摘要目的 探讨JAK2抑制剂Ruxolitinib对JAK2V617F突变阳性的骨髓增殖性肿瘤(MPN)细胞内基质金属蛋白酶(MMP)调控的影响.方法 ①收集2012年1月到2015年12月保定市第一医院收治的40例未经治疗的JAK2V617F阳性MPN患者,以15名健康志愿者为对照组.免疫组化法检测两组骨髓活检组织中磷酸化JAK2 (p-JAK2)、基质金属蛋白酶2(MMP-2)、MMP-9的表达水平.选取JAK2V617F阳性MPN患者骨髓细胞,体外应用Ruxolitinib干预,测定干预前后细胞迁移力和MMP-2、MMP-9表达.②不同浓度Ruxolitinib(0、50、100、250、500、1 000 nmol/L)作用于人红白血病细胞株HEL细胞不同时间后CCK-8检测细胞活力,Tanswell小室检测细胞迁移,荧光定量PCR检测JAK2、MMP-2、MMP-9 mRNA水平变化,Western blot检测p-JAK2、MMP-2、MMP-9蛋白表达.结果 ①MPN组p-JAK2、MMP-2、MMP-9蛋白表达均高于对照组[(78.56+24.55)％对(41.59±17.29)％、(48.25±18.74)％对(22.79±13.89)％、(53.29±19.28)％对(15.56±14.96)％,JP值均＜0.05].Spearman相关分析显示MMP-2、MMP-9蛋白水平与JAK2V617F突变量呈正相关(r=0.526,P=0.001;r=0.543,p=0.001).②Ruxolitinib能够呈时间和剂量依赖性抑制HEL细胞增殖.③迁移实验结果显示5 nmol/LRuxolitinib作用MPN原代细胞及HEL细胞24 h后迁移至下室细胞数均少于无Ruxolitinib组(154.7±27.5对320.3±67.3,t=13.47,P=0.001;70.7±10.5对135.3±16.7,t=13.89,P=0.001).④JAK2、MMP-2、MMP-9 mRNA及蛋白表达随Ruxolitinib剂量增加而降低.结论 Ruxolitinib通过调控JAK2信号通路抑制MMP-2、MMP-9表达而抑制MPN细胞迁移能力.
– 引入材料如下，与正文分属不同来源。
**config.mk**
```make
export PLATFORM = sky130hd
export DESIGN_NAME = scs_clock_ctrl
export DESIGN_NICKNAME = d
export VERILOG_FILES = /design/src/core/scs_pkg.sv /design/src/core/scs_clock_ctrl.sv /design/src/core/scs_glitch_mux.sv
export VERILOG_INCLUDE_DIRS = /design/src /design/src/core
export SDC_FILE = /design/constraint.sdc
export NUM_CORES = 1
export LEC_CHECK = 0
export BUFFER_PORTS_ARGS = -buffer_cell sky130_fd_sc_hd__buf_2
export CAP_MARGIN = 20
export CORE_ASPECT_RATIO = 1.25
export CORE_UTILIZATION = 30
export DETAILED_ROUTE_END_ITERATION = 10
export PLACE_DENSITY = 0.58
export SYNTH_ARGS = -nofsm -noshare
export SYNTH_HDL_FRONTEND = slang
export SYNTH_SLANG_ARGS = --single-unit
```
**constraint.sdc**
```tcl
create_clock -name core_clk -period 14.8 [get_ports core_clk]
set_input_delay 0.74 -clock core_clk [delete_from_list [all_inputs] [get_ports core_clk]]
set_output_delay 0.74 -clock core_clk [all_outputs]
set_load 0.02 [all_outputs]
```
**src/core/scs_clk_map.svh**
```systemverilog
`ifndef SCS_CLK_MAP_SVH
`define SCS_CLK_MAP_SVH

// Register offsets
`define SCS_CPU_CTRL_OFS 8'h00
`define SCS_RTC_CTRL_OFS 8'h04
`define SCS_PLL_CTRL_OFS 8'h08
`define SCS_APLL_CFG_OFS 8'h0C
`define SCS_STATUS_OFS 8'h10

// CPU control fields
`define SCS_CPU_SEL_LSB 0
`define SCS_CPU_DIVEN_BIT 2
`define SCS_CPU_DIV_LSB 3

// RTC control fields
`define SCS_RTC_SEL_LSB 0
`define SCS_RTC_TRIM_LSB 8

// PLL control fields
`define SCS_PLL_EN_BIT 0

// Audio PLL fields
`define SCS_APLL_N_LSB 0
`define SCS_APLL_M_LSB 8
`define SCS_APLL_K_LSB 16
`define SCS_APLL_EN_BIT 24

// Status fields
`define SCS_ST_CPU_LSB 0
`define SCS_ST_RTC_LSB 2
`define SCS_ST_CPU_SW_BIT 5
`define SCS_ST_RTC_SW_BIT 6
`define SCS_ST_APLL_OK_BIT 7

// Reset values
`define SCS_DIV_RST 8'h00
`define SCS_TRIM_RST 8'h80
`define SCS_APLL_N_RST 8'h01
`define SCS_APLL_M_RST 5'h01
`define SCS_APLL_K_RST 3'h0

// Fixed prescaler last counts, half periods minus one in source rising edges
`define SCS_DIV4_LAST 1'h1
`define SCS_DIV256_LAST 7'h7F

// Audio PLL output range in kHz
`define SCS_APLL_MIN_KHZ 32'h00003E80
`define SCS_APLL_MAX_KHZ 32'h0001F400

`endif

```
**src/core/scs_pkg.sv**
```systemverilog
package scs_pkg;

  typedef enum logic [1:0] {
    SCS_CPU_XTAL = 2'h0,
    SCS_CPU_PLL = 2'h1,
    SCS_CPU_OSC8M = 2'h2
  } scs_cpu_src_e;

  typedef enum logic [2:0] {
    SCS_RTC_XTAL32K = 3'h0,
    SCS_RTC_XTAL_DIV4 = 3'h1,
    SCS_RTC_RC = 3'h2,
    SCS_RTC_OSC8M = 3'h3,
    SCS_RTC_DIV256 = 3'h4
  } scs_rtc_src_e;

  typedef enum logic [1:0] {
    SCS_SW_RUN = 2'h0,
    SCS_SW_DRAIN = 2'h1,
    SCS_SW_ARM = 2'h2
  } scs_sw_state_e;

  typedef struct packed {
    scs_cpu_src_e src;
    logic div_en;
    logic [7:0] div_val;
  } scs_cpu_cfg_s;

  typedef struct packed {
    scs_rtc_src_e src;
    logic [7:0] rc_trim;
  } scs_rtc_cfg_s;

  typedef struct packed {
    logic en;
    logic [2:0] k;
    logic [4:0] m;
    logic [7:0] n;
  } scs_apll_cfg_s;

endpackage : scs_pkg

```
**src/core/scs_clock_ctrl.sv**
```systemverilog
`timescale 1ns/1ps
`include "scs_clk_map.svh"

// Function
// - Reset selects the external crystal as the CPU clock source.
// - The crystal feeds a PLL whose nominal 160 MHz output is a CPU source.
// - Software picks crystal, PLL or internal 8 MHz as the CPU source.
// - The CPU clock is the chosen source undivided or through a divider.
// - The RTC mux offers exactly five sources.
// - One RTC source is the fast crystal divided by four.
// - The 31.25 kHz RTC source is the 8 MHz oscillator divided by 256.
// - The roughly 150 kHz RC oscillator has a software frequency trim.
// - The audio PLL output is programmable from 16 MHz to 128 MHz.
// - Audio PLL output is crystal times N over M times two to the K.
module scs_clock_ctrl #(
  parameter int XTAL_KHZ = 40000,
  parameter int DIV_W = 8
) (
  // Clock and reset
  input wire logic core_clk,
  input wire logic rst,
  // Register port
  input wire logic [7:0] addr,
  input wire logic [31:0] wr_data,
  input wire logic wr_en,
  input wire logic rd_en,
  output logic [31:0] rd_data,
  // Clock sources from pins and analog cells
  input wire logic xtal_clk,
  input wire logic xtal32k_clk,
  input wire logic rc_osc_clk,
  input wire logic osc8m_clk,
  input wire logic pll_clk,
  // PLL and oscillator controls
  output logic pll_en,
  output logic pll_ref_clk,
  output logic [7:0] rc_trim,
  output logic apll_en,
  output logic [7:0] apll_n,
  output logic [4:0] apll_m,
  output logic [2:0] apll_k,
  // Generated clocks
  output logic cpu_clk,
  output logic rtc_clk
);

  ////////////////////////////////////////////////////////////////////
  // Declarations

  localparam int N_SYNC = 5;
  localparam int I_XTAL = 0;
  localparam int I_X32K = 1;
  localparam int I_RC = 2;
  localparam int I_OSC = 3;
  localparam int I_PLL = 4;

  scs_pkg::scs_cpu_cfg_s cpu_cfg_reg;
  scs_pkg::scs_rtc_cfg_s rtc_cfg_reg;
  scs_pkg::scs_apll_cfg_s apll_cfg_reg;
  logic pll_en_reg;
  logic apll_ok_reg;
  logic [31:0] rd_data_reg;

  logic [N_SYNC-1:0] meta_reg;
  logic [N_SYNC-1:0] sync_reg;
  logic [N_SYNC-1:0] prev_reg;
  logic [N_SYNC-1:0] rise;

  logic div4_cnt_reg;
  logic div4_reg;
  logic [6:0] div256_cnt_reg;
  logic div256_reg;

  logic [2:0] cpu_lvl;
  logic [4:0] rtc_lvl;
  logic cpu_mux;
  logic cpu_mux_prev_reg;
  logic [1:0] cpu_active;
  logic cpu_sw;
  logic rtc_mux;
  logic [2:0] rtc_active;
  logic rtc_sw;

  logic [DIV_W-1:0] cpu_cnt_reg;
  logic cpu_clk_reg;
  logic rtc_clk_reg;

  logic [31:0] apll_num;
  logic [31:0] apll_den;
  logic [31:0] cpu_word;
  logic [31:0] rtc_word;
  logic [31:0] apll_word;
  logic [31:0] stat_word;

  ////////////////////////////////////////////////////////////////////
  // Decode helpers

  function automatic logic cpu_sel_ok(input logic [1:0] v);
    cpu_sel_ok = (v == scs_pkg::SCS_CPU_XTAL) ||
                 (v == scs_pkg::SCS_CPU_PLL) ||
                 (v == scs_pkg::SCS_CPU_OSC8M);
  endfunction : cpu_sel_ok

  // Only five codes exist; the upper three are refused
  function automatic logic rtc_sel_ok(input logic [2:0] v);
    rtc_sel_ok = (v <= scs_pkg::SCS_RTC_DIV256);
  endfunction : rtc_sel_ok

  function automatic logic hit(input logic [7:0] a,
                               input logic [7:0] ofs);
    hit = (a == ofs);
  endfunction : hit

  ////////////////////////////////////////////////////////////////////
  // Source synchronisers

  always_ff @(posedge core_clk or posedge rst) begin
    if (rst) begin
      meta_reg <= '0;
      sync_reg <= '0;
      prev_reg <= '0;
    end else begin
      meta_reg <= {pll_clk, osc8m_clk, rc_osc_clk,
                   xtal32k_clk, xtal_clk};
      sync_reg <= meta_reg;
      prev_reg <= sync_reg;
    end
  end

  genvar gi;
  generate
    for (gi = 0; gi < N_SYNC; gi = gi + 1) begin : g_rise
      assign rise[gi] = sync_reg[gi] & ~prev_reg[gi];
    end
  endgenerate

  ////////////////////////////////////////////////////////////////////
  // Fixed prescalers

  always_ff @(posedge core_clk or posedge rst) begin
    if (rst) begin
      div4_cnt_reg <= 1'b0;
      div4_reg <= 1'b0;
    end else if (rise[I_XTAL]) begin
      if (div4_cnt_reg == `SCS_DIV4_LAST) begin
        div4_cnt_reg <= 1'b0;
        div4_reg <= ~div4_reg;
      end else begin
        div4_cnt_reg <= div4_cnt_reg + 1'b1;
      end
    end
  end

  always_ff @(posedge core_clk or posedge rst) begin
    if (rst) begin
      div256_cnt_reg <= 7'h00;
      div256_reg <= 1'b0;
    end else if (rise[I_OSC]) begin
      if (div256_cnt_reg == `SCS_DIV256_LAST) begin
        div256_cnt_reg <= 7'h00;
        div256_reg <= ~div256_reg;
      end else begin
        div256_cnt_reg <= div256_cnt_reg + 7'h01;
      end
    end
  end

  ////////////////////////////////////////////////////////////////////
  // Registers

  always_ff @(posedge core_clk or posedge rst) begin
    if (rst) begin
      cpu_cfg_reg.src <= scs_pkg::SCS_CPU_XTAL;
      cpu_cfg_reg.div_en <= 1'b0;
      cpu_cfg_reg.div_val <= `SCS_DIV_RST;
    end else if (wr_en && hit(addr, `SCS_CPU_CTRL_OFS)) begin
      if (cpu_sel_ok(wr_data[`SCS_CPU_SEL_LSB +: 2])) begin
        cpu_cfg_reg.src <= scs_pkg::scs_cpu_src_e'(
          wr_data[`SCS_CPU_SEL_LSB +: 2]);
      end
      cpu_cfg_reg.div_en <= wr_data[`SCS_CPU_DIVEN_BIT];
      cpu_cfg_reg.div_val <= wr_data[`SCS_CPU_DIV_LSB +: 8];
    end
  end

  always_ff @(posedge core_clk or posedge rst) begin
    if (rst) begin
      rtc_cfg_reg.src <= scs_pkg::SCS_RTC_XTAL32K;
      rtc_cfg_reg.rc_trim <= `SCS_TRIM_RST;
    end else if (wr_en && hit(addr, `SCS_RTC_CTRL_OFS)) begin
      if (rtc_sel_ok(wr_data[`SCS_RTC_SEL_LSB +: 3])) begin
        rtc_cfg_reg.src <= scs_pkg::scs_rtc_src_e'(
          wr_data[`SCS_RTC_SEL_LSB +: 3]);
      end
      rtc_cfg_reg.rc_trim <= wr_data[`SCS_RTC_TRIM_LSB +: 8];
    end
  end

  always_ff @(posedge core_clk or posedge rst) begin
    if (rst) begin
      pll_en_reg <= 1'b0;
    end else if (wr_en && hit(addr, `SCS_PLL_CTRL_OFS)) begin
      pll_en_reg <= wr_data[`SCS_PLL_EN_BIT];
    end
  end

  always_ff @(posedge core_clk or posedge rst) begin
    if (rst) begin
      apll_cfg_reg.en <= 1'b0;
      apll_cfg_reg.n <= `SCS_APLL_N_RST;
      apll_cfg_reg.m <= `SCS_APLL_M_RST;
      apll_cfg_reg.k <= `SCS_APLL_K_RST;
    end else if (wr_en && hit(addr, `SCS_APLL_CFG_OFS)) begin
      apll_cfg_reg.en <= wr_data[`SCS_APLL_EN_BIT];
      apll_cfg_reg.n <= wr_data[`SCS_APLL_N_LSB +: 8];
      apll_cfg_reg.m <= wr_data[`SCS_APLL_M_LSB +: 5];
      apll_cfg_reg.k <= wr_data[`SCS_APLL_K_LSB +: 3];
    end
  end

  ////////////////////////////////////////////////////////////////////
  // Audio PLL range check

  // Cross-multiplied so no divider is needed; M of zero never passes
  assign apll_num = 32'(XTAL_KHZ) * {24'h000000, apll_cfg_reg.n};
  assign apll_den = {27'h0000000, apll_cfg_reg.m} << apll_cfg_reg.k;

  always_ff @(posedge core_clk or posedge rst) begin
    if (rst) begin
      apll_ok_reg <= 1'b0;
    end else begin
      apll_ok_reg <= (apll_den != 32'h00000000) &&
        (apll_num >= `SCS_APLL_MIN_KHZ * apll_den) &&
        (apll_num <= `SCS_APLL_MAX_KHZ * apll_den);
    end
  end

  ////////////////////////////////////////////////////////////////////
  // CPU clock mux and divider

  // PLL above half of core_clk is only sampled; real silicon needs a
  // dedicated clock cell here
  assign cpu_lvl = {sync_reg[I_OSC], sync_reg[I_PLL],
                    sync_reg[I_XTAL]};

  scs_glitch_mux #(
    .N_SRC(3),
    .SEL_W(2)
  ) u_cpu_mux (
    .core_clk(core_clk),
    .rst(rst),
    .src_lvl(cpu_lvl),
    .sel_req(cpu_cfg_reg.src),
    .clk_out(cpu_mux),
    .sel_active(cpu_active),
    .switching(cpu_sw)
  );

  always_ff @(posedge core_clk or posedge rst) begin
    if (rst) begin
      cpu_mux_prev_reg <= 1'b0;
    end else begin
      cpu_mux_prev_reg <= cpu_mux;
    end
  end

  // Divider toggles only on source rising edges, every div_val+1
  always_ff @(posedge core_clk or posedge rst) begin
    if (rst) begin
      cpu_cnt_reg <= '0;
      cpu_clk_reg <= 1'b0;
    end else if (!cpu_cfg_reg.div_en) begin
      cpu_cnt_reg <= '0;
      cpu_clk_reg <= cpu_mux;
    end else if (cpu_mux && !cpu_mux_prev_reg) begin
      if (cpu_cnt_reg >= DIV_W'(cpu_cfg_reg.div_val)) begin
        cpu_cnt_reg <= '0;
        cpu_clk_reg <= ~cpu_clk_reg;
      end else begin
        cpu_cnt_reg <= cpu_cnt_reg + 1'b1;
      end
    end
  end

  ////////////////////////////////////////////////////////////////////
  // RTC clock mux

  assign rtc_lvl = {div256_reg, sync_reg[I_OSC], sync_reg[I_RC],
                    div4_reg, sync_reg[I_X32K]};

  scs_glitch_mux #(
    .N_SRC(5),
    .SEL_W(3)
  ) u_rtc_mux (
    .core_clk(core_clk),
    .rst(rst),
    .src_lvl(rtc_lvl),
    .sel_req(rtc_cfg_reg.src),
    .clk_out(rtc_mux),
    .sel_active(rtc_active),
    .switching(rtc_sw)
  );

  always_ff @(posedge core_clk or posedge rst) begin
    if (rst) begin
      rtc_clk_reg <= 1'b0;
    end else begin
      rtc_clk_reg <= rtc_mux;
    end
  end

  ////////////////////////////////////////////////////////////////////
  // Read port

  always_comb begin
    cpu_word = '0;
    cpu_word[`SCS_CPU_SEL_LSB +: 2] = cpu_cfg_reg.src;
    cpu_word[`SCS_CPU_DIVEN_BIT] = cpu_cfg_reg.div_en;
    cpu_word[`SCS_CPU_DIV_LSB +: 8] = cpu_cfg_reg.div_val;
    rtc_word = '0;
    rtc_word[`SCS_RTC_SEL_LSB +: 3] = rtc_cfg_reg.src;
    rtc_word[`SCS_RTC_TRIM_LSB +: 8] = rtc_cfg_reg.rc_trim;
    apll_word = '0;
    apll_word[`SCS_APLL_N_LSB +: 8] = apll_cfg_reg.n;
    apll_word[`SCS_APLL_M_LSB +: 5] = apll_cfg_reg.m;
    apll_word[`SCS_APLL_K_LSB +: 3] = apll_cfg_reg.k;
    apll_word[`SCS_APLL_EN_BIT] = apll_cfg_reg.en;
    stat_word = '0;
    stat_word[`SCS_ST_CPU_LSB +: 2] = cpu_active;
    stat_word[`SCS_ST_RTC_LSB +: 3] = rtc_active;
    stat_word[`SCS_ST_CPU_SW_BIT] = cpu_sw;
    stat_word[`SCS_ST_RTC_SW_BIT] = rtc_sw;
    stat_word[`SCS_ST_APLL_OK_BIT] = apll_ok_reg;
  end

  // Data stand only in the cycle after the strobe
  always_ff @(posedge core_clk or posedge rst) begin
    if (rst) begin
      rd_data_reg <= '0;
    end else if (!rd_en) begin
      rd_data_reg <= '0;
    end else if (hit(addr, `SCS_CPU_CTRL_OFS)) begin
      rd_data_reg <= cpu_word;
    end else if (hit(addr, `SCS_RTC_CTRL_OFS)) begin
      rd_data_reg <= rtc_word;
    end else if (hit(addr, `SCS_PLL_CTRL_OFS)) begin
      rd_data_reg <= {31'h00000000, pll_en_reg};
    end else if (hit(addr, `SCS_APLL_CFG_OFS)) begin
      rd_data_reg <= apll_word;
    end else if (hit(addr, `SCS_STATUS_OFS)) begin
      rd_data_reg <= stat_word;
    end else begin
      rd_data_reg <= '0;
    end
  end

  ////////////////////////////////////////////////////////////////////
  // Outputs

  assign rd_data = rd_data_reg;
  assign pll_en = pll_en_reg;
  assign pll_ref_clk = sync_reg[I_XTAL];
  assign rc_trim = rtc_cfg_reg.rc_trim;
  assign apll_en = apll_cfg_reg.en;
  assign apll_n = apll_cfg_reg.n;
  assign apll_m = apll_cfg_reg.m;
  assign apll_k = apll_cfg_reg.k;
  assign cpu_clk = cpu_clk_reg;
  assign rtc_clk = rtc_clk_reg;

endmodule : scs_clock_ctrl

```
**src/core/scs_glitch_mux.sv**
```systemverilog
`timescale 1ns/1ps

module scs_glitch_mux #(
  parameter int N_SRC = 3,
  parameter int SEL_W = 2
) (
  // Clock and reset
  input wire logic core_clk,
  input wire logic rst,
  // Source levels, already synchronised
  input wire logic [N_SRC-1:0] src_lvl,
  input wire logic [SEL_W-1:0] sel_req,
  // Muxed clock and state
  output logic clk_out,
  output logic [SEL_W-1:0] sel_active,
  output logic switching
);

  scs_pkg::scs_sw_state_e state_reg;
  logic [SEL_W-1:0] cur_reg;
  logic [SEL_W-1:0] tgt_reg;
  logic out_reg;

  // Old source must finish its high phase and the new one must be
  // low before it is passed on, so no runt pulse leaves the mux
  always_ff @(posedge core_clk or posedge rst) begin
    if (rst) begin
      state_reg <= scs_pkg::SCS_SW_RUN;
      cur_reg <= '0;
      tgt_reg <= '0;
    end else begin
      unique case (state_reg)
        scs_pkg::SCS_SW_RUN: begin
          if (sel_req != cur_reg) begin
            state_reg <= scs_pkg::SCS_SW_DRAIN;
          end
        end
        scs_pkg::SCS_SW_DRAIN: begin
          if (!src_lvl[cur_reg]) begin
            tgt_reg <= sel_req;
            state_reg <= scs_pkg::SCS_SW_ARM;
          end
        end
        scs_pkg::SCS_SW_ARM: begin
          if (!src_lvl[tgt_reg]) begin
            cur_reg <= tgt_reg;
            state_reg <= scs_pkg::SCS_SW_RUN;
          end
        end
        default: state_reg <= scs_pkg::SCS_SW_RUN;
      endcase
    end
  end

  always_ff @(posedge core_clk or posedge rst) begin
    if (rst) begin
      out_reg <= 1'b0;
    end else if (state_reg == scs_pkg::SCS_SW_ARM) begin
      out_reg <= 1'b0;
    end else begin
      out_reg <= src_lvl[cur_reg];
    end
  end

  assign clk_out = out_reg;
  assign sel_active = cur_reg;
  assign switching = (state_reg != scs_pkg::SCS_SW_RUN);

endmodule : scs_glitch_mux

```
==> impl_metrics.csv <==
group,metric,value,unit
pwr,p_per_area,88.7,mW/mm^2
job,maxCapViolCount,0,
floorplanning,die_height,194,um
critical_path,critPathMaxFanout,10,
logic_synthesis,post-synth-top-area-cell,"dfrtp_1",
place,io_buffer_count,85,
place,place.gp.congestion,0.873,
route,drcViolationCount,0,
critical_path,crit_type,"register to register",
logic_synthesis,ys_top_cells_by_area,"dfrtp_1 30%, ha_1 18%, fa_1 11%, mux2_2 6.3%, inv_1 4.5%",
final_layout,design_area,0.00999,sq mm
clock_tree,cts_max_level,3,
global_routing,antenna_found_initial,1,
logic_synthesis,synth_top_cells_by_count,"129 x ha_1, 107 x dfrtp_1, 107 x inv_1",
place,dp_hpwl,16300,um
timing,slew_headroom,0.391,
logic_synthesis,synth_top_area_frac,0.301,
clock_tree,cts_buffers,9,
route,ant_nets,0,
logic_synthesis,ys_types,69,
outcome,status,"completed",
logic_synthesis,ys_warn_count,0,
global_routing,grt-ovfl-total,0,
timing,finalCriticalPeriod,7.23,ns
timing,rsz0062_at_grt,"no",
route,dr.first_iter.drc_count,317,
timing,fin_crit_sh,0.489,
timing,slew_viol_final,0,
floorplanning,die_width,156,um
critical_path,worstSetupEndpointType,"register",
pwr,leakage,5.24,nW
logic_synthesis,syn_inst,872,
route,dr.pass1.iters,4,
logic_synthesis,synth_ff_type,"dfrtp_1",
global_routing,grt_pass1_vias,6509,
floorplanning,die_area,0.0303,sq mm
final_layout,largest_reg_flops,20,
logic_synthesis,synth-edff-count,0,
final_layout,drive_above_1_share,0.184,
place,place_inst,1336,
floorplanning,fp.coreArea,0.0292,sq mm
timing,hold_slack,0.353,ns
logic_synthesis,syn_area,0.00889,sq mm
global_routing,grtUsageTotal,0.138,
route,routed_via_density,4.78,
critical_path,slowest_delay,0.56,ns
critical_path,crit_slowest_cell,"mux2i_1",
clock_tree,postCtsSetupBuffers,0,
route,vias,6463,
timing,hold_viol_final,0,
timing,worstMarginPinSlew,0.911,ns
floorplanning,initial_utilization,0.305,
clock_tree,cts_tree,"built",
clock_tree,clock_latency,0.37,ns
clock_tree,cts.repair.resized,0,
critical_path,crit_buf_inv,3,
final_layout,fillers,2958,
pwr,ir_drop,0.0837,mV
clock_tree,clk_path_buf_depth,2,
pwr,power,0.887,mW
timing,setup-tns-final,0,ns
timing,max_freq,0.138,GHz
critical_path,cp.arrival,7.48,ns
final_layout,synthToLayoutAreaGrowth,12.5,%
worst_hold_path,hold_path_class,"register to register",
route,wl_per_cell,14.8,um
logic_synthesis,async_flop_share,1.00,
route,wirelength,20000,um
final_layout,register_area,0.00276,sq mm
final_layout,antenna_cells,0,
critical_path,start_kind,"register",
clock_tree,clockRootBuffer,"clkbuf_16",
timing,setup_viol,0,
floorplanning,io_pins,110,
final_layout,finalNonFillerCells,1352,
logic_synthesis,syn-mean-instance-area,10.2,sq um
global_routing,grt_pass1_wl,33200,um
clock_tree,cts.sinks,110,
final_layout,fin_nets,1176,
final_layout,multi_input_area,0.00556,sq mm
critical_path,critPathRequiredTime,15.05,ns
global_routing,grt_start_max_net_pins,58,
critical_path,crit_family,"adder cells",
timing,finClkSkew,0.0136,ns
place,placed_area,0.00969,sq mm
clock_tree,cts.clk_slew.worst_paths,0.08,ns
logic_synthesis,synth_seq_cells,110,
logic_synthesis,synth_most_common_cell,"ha_1",
floorplanning,num_rows,70,
logic_synthesis,seq_area_frac_synth,0.310,
clock_tree,hold_buffers,0,
==> where the power goes <==
| part | switching, mW | total [mW] | internal, mW |
|---|---|---|---|
| Clock | 0.126 | 0.248 | 0.121 |
| Sequential | 0.0351 | 0.369 | 0.334 |
| Combinational | 0.150 | 0.270 | 0.119 |
==> cell families after synthesis <==
family / count (synthesis) / share of synthesized area
AO/OA/AOI/OAI: 152 / 0.110
other: 1 / 0.000422
multiplexers: 58 / 0.0756
AND/OR/NAND/NOR: 195 / 0.109
buffers and inverters: 141 / 0.0693
XOR/XNOR: 38 / 0.0374
flip-flops: 110 / 0.310
adder cells (fa/ha/maj): 177 / 0.289
==> path summary, 6_finish.rpt <==
path,from,to,slack [ns],cells after the start
max,apll_k[0],apll_ok_reg,7.57,26
min,meta_reg[3],sync_reg[3],0.35,0
max reg2reg,apll_k[0],apll_ok_reg,7.57,26
min reg2reg,meta_reg[3],sync_reg[3],0.35,0
max in group asynchronous,rst,cpu_cfg_reg[3],13.14,3
min in group asynchronous,rst,rc_trim[2],0.50,2
==> through the flow <==
stage | worst slack (ns) | utilization
finish | 7.57 | 0.343
global route | 7.08 | 0.343
CTS | 7.55 | 0.343
detailed placement | 7.59 | 0.332
global placement | 7.67 | 0.332
floorplan | 8.01 | -
==> metal layers <==
metal	track usage	vias up	wire length (um)	share of wire
li1	-	3142	-	-
met5	0	-	0	0
met4	0.0381	0	317	0.016
met1	0.172	3183	8650	0.43
met2	0.251	119	10500	0.52
met3	0.0132	19	606	0.030
==> cells in the final DEF, fill, tap and decap left out, types with 5 or more instances in the layout <==
cell / Yosys / routed
nand2_1: 48 / 48
a21o_1: 10 / 10
a211oi_1: 6 / 6
dfrtp_1: 107 / 107
a31oi_1: 7 / 7
and3_1: 5 / 5
a21oi_1: 42 / 42
nor3_1: 10 / 10
conb_1: 1 / 12
xnor2_1: 18 / 18
inv_1: 107 / 106
mux2_2: 50 / 50
xor2_1: 20 / 20
nand4_1: 13 / 13
fa_1: 47 / 47
buf_2: 2 / 85
nor2_1: 61 / 61
nor4_1: 7 / 6
mux2i_1: 5 / 5
clkbuf_16: 0 / 9
a22oi_1: 11 / 11
nand3_1: 6 / 6
nand2b_1: 9 / 9
buf_4: 20 / 5
nor2b_1: 14 / 14
o21ai_0: 37 / 37
ha_1: 129 / 129
or2_2: 5 / 5
==> final cells by class <==
type,count,area share
Multi-Input combinational cell,632,0.557
Sequential cell,110,0.276
Tap cell,396,0.0496
Timing Repair Buffer,90,0.0463
Inverter,108,0.0408
Clock buffer,9,0.0225
Clock inverter,7,0.00839
Note: power is estimated with default switching activity, not from simulation.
abstractsObjective To investigate the regulation of JAK2 tyrosine kinase inhibitor ruxolitinib on extracellular matrix metalloproteinase (MMP in JAK2V617F positive myeloproliferative neoplasms (MPN) cells.Methods ①Forty cases of newly diagnosed JAK2V617F positive MPN patients and 15 healthy volunteers as control in Baoding No.1 Hospital between January 2012 and December 2015 were enrolled in this study.JAK2V617F/JAK2 ratio was detected by real-time-PCR;the expression levels of phosphorylation protein tyrosine kinase 2 (p-JAK2),MMP-2 and MMP-9 in pathological tissues of bone marrow were detected by immunohistochemistry.The bone marrow cells of JAK2V617F positive MPN patients were treated with ruxolitinib,then the migration ability and MMP-2,MMP-9 gene and protein expression levels were detected.② The human erythroleukemia cell line HEL cells were treated with different concentrations of ruxolitinib (0,50,100,250,500,1 000 nmol/L).The cell viability was detected by CCK-8 test;cell migration ability was tested by transwell chambers.The mRNA expression levels of JAK2,MMP-2 and MMP-9 were detected by real-time-PCR.The protein expression levels of p-JAK2,MMP-2 and MMP-9 were detected by Western blot.Results ①The expression levels of p-JAK2,MMP-2 and MMP-9 in the newly diagnosed group were significantly higher than control group respectively [(78.56±24.55)％ vs (41.59±17.29)％,P＜0.05;(48.25±18.74)％ vs (22.79±13.89)％,P＜0.05;(53.29±19.28)％ vs (15.56±14.96)％,P＜0.05].Spearman correlation analysis showed the positive correlation of MMP-2 and MMP-9 protein expression levels with JAK2V617F mutation (r=0.526,P=0.001;r=0.543,P=0.001).②The proliferation of HEL cells was inhibited by different concentrations of ruxolitinib in time and dose dependent manner.③Cell migration test showed the number of cells leaked to the low chamber in MPN patients bone marrow cells and HEL cells treated with 5 nmol/L of ruxolitinib group were significantly lower than that without ruxolitinib treatment after 24 h [(154.7±27.5) vs (320.3+67.3),t=13.47,P＜0.05;(70.7±10.5) vs (135.3+16.7),t=13.89,P＜0.05].The mRNA and protein expression levels of JAK2,MMP-2 and MMP-9 decreased with the increased concentration of ruxolitinib.Conclusion Ruxolitinib inhibits MPN cell migration and expression of MMP-2 and MMP-9 via JAK2 signal pathway.